Marconius 1 points 3y ago
The rotor options will change based on what you are focused on. If you go to Settings > Accessibility > VoiceOver > Rotor, you'll get an editable list of everything you can access in the rotor. I have that set up with only the things I need including text selection and braille screen input.
When you land on a text field, turning the rotor to the left once or twice will bring you to the Edit options. When you are on Edit, swipe vertically to toggle between the action you want to perform; select, select all, paste, look something up in the dictionary, etc. once you've found the action, such as paste, just double-tap the screen with a single finger to activate that action. iOS will then paste whatever you have copied into the text field. You can practice text editing in the Notes app, just create a new note, focus on the note text field, and try typing, selecting, copying, cutting, pasting, etc until you feel comfy with it.
For overall speed, I highly recommend learning braille and using braille screen input. When you are on a text field, the braille screen input option will show up in the rotor, and a 6-key keyboard will show up on the screen. I hold my phone in landscape mode with the screen facing away from my body. That gives my hands and fingers the perfect position to curl around the phone and tap the screen with 6 fingers, typing with braille characters that get interpreted into text. It's how I'm typing this response right now and being able to use contracted grade 2 braille drastically speeds up typing and interaction.

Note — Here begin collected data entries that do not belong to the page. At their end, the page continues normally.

**src/design/tsspi_pkg.sv**
```systemverilog
// shared constants and types for the temperature sensor serial slave
package tsspi_pkg;

    // register addresses as carried in the first serial byte
    localparam logic [7:0] ADDR_SETUP_RD = 8'h00;
    localparam logic [7:0] ADDR_TLOW_RD = 8'h01;
    localparam logic [7:0] ADDR_THIGH_RD = 8'h02;
    localparam logic [7:0] ADDR_SETUP_WR = 8'h80;
    localparam int ADDR_WRITE_BIT = 7;

    // serial framing
    localparam int BYTE_BITS = 8;
    localparam int BIT_CNT_W = 3;
    localparam logic [BIT_CNT_W-1:0] BIT_LAST = 3'h7;
    localparam logic [BIT_CNT_W-1:0] BIT_FIRST = 3'h0;

    // resolution codes held in the setup register
    localparam logic [2:0] RES_8B = 3'h0;
    localparam logic [2:0] RES_9B = 3'h1;
    localparam logic [2:0] RES_10B = 3'h2;
    localparam logic [2:0] RES_11B = 3'h3;

    // result masks per resolution; the low four bits are always zero
    localparam logic [15:0] MASK_8B = 16'hff00;
    localparam logic [15:0] MASK_9B = 16'hff80;
    localparam logic [15:0] MASK_10B = 16'hffc0;
    localparam logic [15:0] MASK_11B = 16'hffe0;
    localparam logic [15:0] MASK_12B = 16'hfff0;

    // conversion time doubles with each added resolution bit
    localparam logic [4:0] SHIFT_8B = 5'h00;
    localparam logic [4:0] SHIFT_9B = 5'h01;
    localparam logic [4:0] SHIFT_10B = 5'h02;
    localparam logic [4:0] SHIFT_11B = 5'h03;
    localparam logic [4:0] SHIFT_12B = 5'h04;

    // clock and conversion timing
    localparam int CLK_MHZ = 100;
    localparam int CONV_TIME_8B_US = 75;
    localparam int CONV_CYC_8B = CONV_TIME_8B_US * CLK_MHZ;

    // setup register layout, reserved bits read as zero
    typedef struct packed {
        logic [2:0] rsvd;
        logic one_shot;
        logic [2:0] res;
        logic shutdown;
    } tsspi_setup_t;

    // power-up: 8-bit resolution, powered down
    localparam tsspi_setup_t SETUP_RESET = '{
        rsvd: 3'h0, one_shot: 1'b0, res: RES_8B, shutdown: 1'b1
    };

    // synchronised pin bundle
    typedef struct packed {
        logic mode_sel;
        logic chip_en;
        logic sclk;
        logic serial_in_line;
    } tsspi_pins_t;

    typedef enum logic [2:0] {
        ST_IDLE,
        ST_ADDR,
        ST_READ,
        ST_WRITE,
        ST_DONE
    } tsspi_state_t;

endpackage

```
**src/design/tsspi_top.sv**
```systemverilog
// serial slave, register file and conversion sequencer of the temperature sensor
`timescale 1ns/1ps
module tsspi_top #(
    parameter int unsigned CONV_CYC_8B = tsspi_pkg::CONV_CYC_8B
) (
    // clock and reset
    input wire logic CLK,
    input wire logic RST_N,
    // serial pins from the master
    input wire logic SERIAL_INTERFACE_SELECT,
    input wire logic CHIP_ENABLE,
    input wire logic SERIAL_CLOCK_IN,
    input wire logic SERIAL_IN_LINE,
    // serial output pin, enable low while driving
    output logic SERIAL_OUT_LINE,
    output logic SERIAL_OUT_LINE_OE_N,
    // analogue front end sample, signed, degrees times 256
    input wire logic [15:0] TEMP_SAMPLE,
    // status
    output logic CONV_ACTIVE
);

    // two-stage synchroniser for all serial input pins
    tsspi_pkg::tsspi_pins_t pins_q;
    tsspi_pkg::tsspi_pins_t pins_raw;
    logic [$bits(tsspi_pkg::tsspi_pins_t)-1:0] pins_sync;

    assign pins_raw = '{
        mode_sel: SERIAL_INTERFACE_SELECT,
        chip_en: CHIP_ENABLE,
        sclk: SERIAL_CLOCK_IN,
        serial_in_line: SERIAL_IN_LINE
    };

    tsspi_sync #(
        .WIDTH($bits(tsspi_pkg::tsspi_pins_t))
    ) u_pin_sync (
        .clk(CLK),
        .rst_n(RST_N),
        .d(pins_raw),
        .q(pins_sync)
    );

    assign pins_q = tsspi_pkg::tsspi_pins_t'(pins_sync);

    // edge detection on synchronised pins
    logic sclk_prev_q;
    logic ce_prev_q;
    logic cpol_q;

    tsspi_edge u_sclk_edge (
        .clk(CLK),
        .rst_n(RST_N),
        .level(pins_q.sclk),
        .prev(sclk_prev_q)
    );

    tsspi_edge u_ce_edge (
        .clk(CLK),
        .rst_n(RST_N),
        .level(pins_q.chip_en),
        .prev(ce_prev_q)
    );

    wire link_on = pins_q.chip_en && pins_q.mode_sel;
    wire ce_rise = pins_q.chip_en && !ce_prev_q;
    wire sclk_move = pins_q.sclk != sclk_prev_q;
    // leading edge leaves the idle level, trailing edge returns to it
    wire lead_edge = link_on && sclk_move && (sclk_prev_q == cpol_q);
    wire trail_edge = link_on && sclk_move && (sclk_prev_q != cpol_q);

    // idle level caught at enable; a clock moving within the synchroniser
    // skew of enable would be misread, so the master must hold it steady
    always_ff @(posedge CLK or negedge RST_N) begin
        if (!RST_N) begin
            cpol_q <= 1'b0;
        end else if (ce_rise) begin
            cpol_q <= pins_q.sclk;
        end
    end

    // serial engine state
    tsspi_pkg::tsspi_state_t state_q;
    tsspi_pkg::tsspi_state_t state_d;
    logic [tsspi_pkg::BIT_CNT_W-1:0] bit_cnt_q;
    logic [7:0] in_shift_q;
    logic [7:0] out_shift_q;
    logic [7:0] ptr_q;
    logic sdo_q;
    logic [15:0] snap_q;

    tsspi_pkg::tsspi_setup_t setup_q;
    logic [15:0] result_q;

    wire byte_end = trail_edge && (bit_cnt_q == tsspi_pkg::BIT_LAST);
    wire [7:0] in_byte = {in_shift_q[6:0], pins_q.serial_in_line};
    wire addr_is_write = in_byte[tsspi_pkg::ADDR_WRITE_BIT];
    wire addr_is_setup_wr = in_byte == tsspi_pkg::ADDR_SETUP_WR;
    wire setup_wr = (state_q == tsspi_pkg::ST_WRITE) && byte_end;

    // read data selection from the current pointer
    logic [7:0] rd_byte;
    always_comb begin
        unique case (ptr_q)
            tsspi_pkg::ADDR_SETUP_RD: rd_byte = setup_q;
            tsspi_pkg::ADDR_TLOW_RD: rd_byte = snap_q[7:0];
            tsspi_pkg::ADDR_THIGH_RD: rd_byte = snap_q[15:8];
            default: rd_byte = 8'h00;
        endcase
    end

    // state sequencing
    always_comb begin
        state_d = state_q;
        if (!link_on) begin
            state_d = tsspi_pkg::ST_IDLE;
        end else begin
            unique case (state_q)
                tsspi_pkg::ST_IDLE: begin
                    state_d = tsspi_pkg::ST_ADDR;
                end
                tsspi_pkg::ST_ADDR: begin
                    if (byte_end) begin
                        if (!addr_is_write) begin
                            state_d = tsspi_pkg::ST_READ;
                        end else if (addr_is_setup_wr) begin
                            state_d = tsspi_pkg::ST_WRITE;
                        end else begin
                            state_d = tsspi_pkg::ST_DONE;
                        end
                    end
                end
                tsspi_pkg::ST_READ: begin
                    state_d = tsspi_pkg::ST_READ;
                end
                tsspi_pkg::ST_WRITE: begin
                    if (byte_end) begin
                        state_d = tsspi_pkg::ST_DONE;
                    end
                end
                tsspi_pkg::ST_DONE: begin
                    state_d = tsspi_pkg::ST_DONE;
                end
            endcase
        end
    end

    always_ff @(posedge CLK or negedge RST_N) begin
        if (!RST_N) begin
            state_q <= tsspi_pkg::ST_IDLE;
        end else begin
            state_q <= state_d;
        end
    end

    // bit counter and input shifter, capture on trailing edges
    always_ff @(posedge CLK or negedge RST_N) begin
        if (!RST_N) begin
            bit_cnt_q <= tsspi_pkg::BIT_FIRST;
            in_shift_q <= 8'h00;
        end else if (!link_on) begin
            bit_cnt_q <= tsspi_pkg::BIT_FIRST;
            in_shift_q <= 8'h00;
        end else if (trail_edge) begin
            bit_cnt_q <= bit_cnt_q + 3'h1;
            in_shift_q <= in_byte;
        end
    end

    // address pointer: loaded by the address byte, then one step per byte read
    always_ff @(posedge CLK or negedge RST_N) begin
        if (!RST_N) begin
            ptr_q <= 8'h00;
        end else if (state_q == tsspi_pkg::ST_ADDR && byte_end) begin
            ptr_q <= in_byte;
        end else if (state_q == tsspi_pkg::ST_READ && byte_end) begin
            ptr_q <= ptr_q + 8'h01;
        end
    end

    // the word is frozen when the address completes so that both bytes of
    // one transfer belong to the same conversion
    always_ff @(posedge CLK or negedge RST_N) begin
        if (!RST_N) begin
            snap_q <= 16'h0000;
        end else if (state_q == tsspi_pkg::ST_ADDR && byte_end) begin
            snap_q <= result_q;
        end
    end

    // output shifter, launch on leading edges; input ignored while reading
    wire first_bit = bit_cnt_q == tsspi_pkg::BIT_FIRST;
    always_ff @(posedge CLK or negedge RST_N) begin
        if (!RST_N) begin
            out_shift_q <= 8'h00;
            sdo_q <= 1'b0;
        end else if (state_q == tsspi_pkg::ST_READ && lead_edge) begin
            if (first_bit) begin
                sdo_q <= rd_byte[7];
                out_shift_q <= {rd_byte[6:0], 1'b0};
            end else begin
                sdo_q <= out_shift_q[7];
                out_shift_q <= {out_shift_q[6:0], 1'b0};
            end
        end
    end

    // released in address, write and every idle phase
    assign SERIAL_OUT_LINE = sdo_q;
    assign SERIAL_OUT_LINE_OE_N = !(link_on && state_q == tsspi_pkg::ST_READ);

    // resolution decode
    logic [15:0] res_mask;
    logic [4:0] res_shift;
    always_comb begin
        unique case (setup_q.res)
            tsspi_pkg::RES_8B: begin
                res_mask = tsspi_pkg::MASK_8B;
                res_shift = tsspi_pkg::SHIFT_8B;
            end
            tsspi_pkg::RES_9B: begin
                res_mask = tsspi_pkg::MASK_9B;
                res_shift = tsspi_pkg::SHIFT_9B;
            end
            tsspi_pkg::RES_10B: begin
                res_mask = tsspi_pkg::MASK_10B;
                res_shift = tsspi_pkg::SHIFT_10B;
            end
            tsspi_pkg::RES_11B: begin
                res_mask = tsspi_pkg::MASK_11B;
                res_shift = tsspi_pkg::SHIFT_11B;
            end
            default: begin
                res_mask = tsspi_pkg::MASK_12B;
                res_shift = tsspi_pkg::SHIFT_12B;
            end
        endcase
    end

    // conversion sequencer
    logic conv_busy_q;
    logic [31:0] conv_cnt_q;
    wire [31:0] conv_len = 32'(CONV_CYC_8B) << res_shift;
    wire conv_done = conv_busy_q && (conv_cnt_q == 32'h0000_0000);
    wire conv_req = !setup_q.shutdown || setup_q.one_shot;
    wire conv_start = !conv_busy_q && conv_req;

    always_ff @(posedge CLK or negedge RST_N) begin
        if (!RST_N) begin
            conv_busy_q <= 1'b0;
            conv_cnt_q <= 32'h0000_0000;
        end else if (conv_start) begin
            conv_busy_q <= 1'b1;
            conv_cnt_q <= conv_len - 32'h0000_0001;
        end else if (conv_done) begin
            conv_busy_q <= 1'b0;
        end else if (conv_busy_q) begin
            conv_cnt_q <= conv_cnt_q - 32'h0000_0001;
        end
    end

    // masking keeps bits 3:0 clear, so the word stays within 8000..7ff0
    always_ff @(posedge CLK or negedge RST_N) begin
        if (!RST_N) begin
            result_q <= 16'h0000;
        end else if (conv_done) begin
            result_q <= TEMP_SAMPLE & res_mask;
        end
    end

    // setup register; a write landing with a one-shot finish takes priority
    // because it carries the newer intent of software
    wire [7:0] setup_wdata = in_byte;
    always_ff @(posedge CLK or negedge RST_N) begin
        if (!RST_N) begin
            setup_q <= tsspi_pkg::SETUP_RESET;
        end else if (setup_wr) begin
            setup_q <= tsspi_pkg::tsspi_setup_t'({3'h0, setup_wdata[4:0]});
        end else if (conv_done && setup_q.shutdown) begin
            setup_q.one_shot <= 1'b0;
        end
    end

    assign CONV_ACTIVE = conv_busy_q;

endmodule

// two-flop synchroniser; only the second stage reads the first, so a
// metastable first stage never reaches the logic
module tsspi_sync #(
    parameter int WIDTH = 1
) (
    // clock and reset
    input wire logic clk,
    input wire logic rst_n,
    // raw pins in, settled levels out
    input wire logic [WIDTH-1:0] d,
    output logic [WIDTH-1:0] q
);

    logic [WIDTH-1:0] meta_q;
    logic [WIDTH-1:0] sync_q;

    always_ff @(posedge clk or negedge rst_n) begin
        if (!rst_n) begin
            meta_q <= '0;
            sync_q <= '0;
        end else begin
            meta_q <= d;
            sync_q <= meta_q;
        end
    end

    assign q = sync_q;

endmodule

// one-cycle history of a synchronised level so that its changes show;
// resets low, the idle level of chip enable, so no false rise follows reset
module tsspi_edge (
    // clock and reset
    input wire logic clk,
    input wire logic rst_n,
    // level now and one cycle ago
    input wire logic level,
    output logic prev
);

    logic prev_q;

    always_ff @(posedge clk or negedge rst_n) begin
        if (!rst_n) begin
            prev_q <= 1'b0;
        end else begin
            prev_q <= level;
        end
    end

    assign prev = prev_q;

endmodule

```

As for apps, just go about it understanding that VoiceOver is putting a cursor on the screen and left and right swipes move that cursor up and down the interface respectively, element by element. A good app will have all buttons, links, text fields, etc. labeled and clearly understandable, while a bad app will have nothing labeled, cursor traps where you suddenly can't move the cursor, all manner of accessibility pitfalls. There is no recourse there apart from contacting the developers and explaining what is going on and hopefully they listen and fix it. I've had good success with that so far, just takes a little persistence.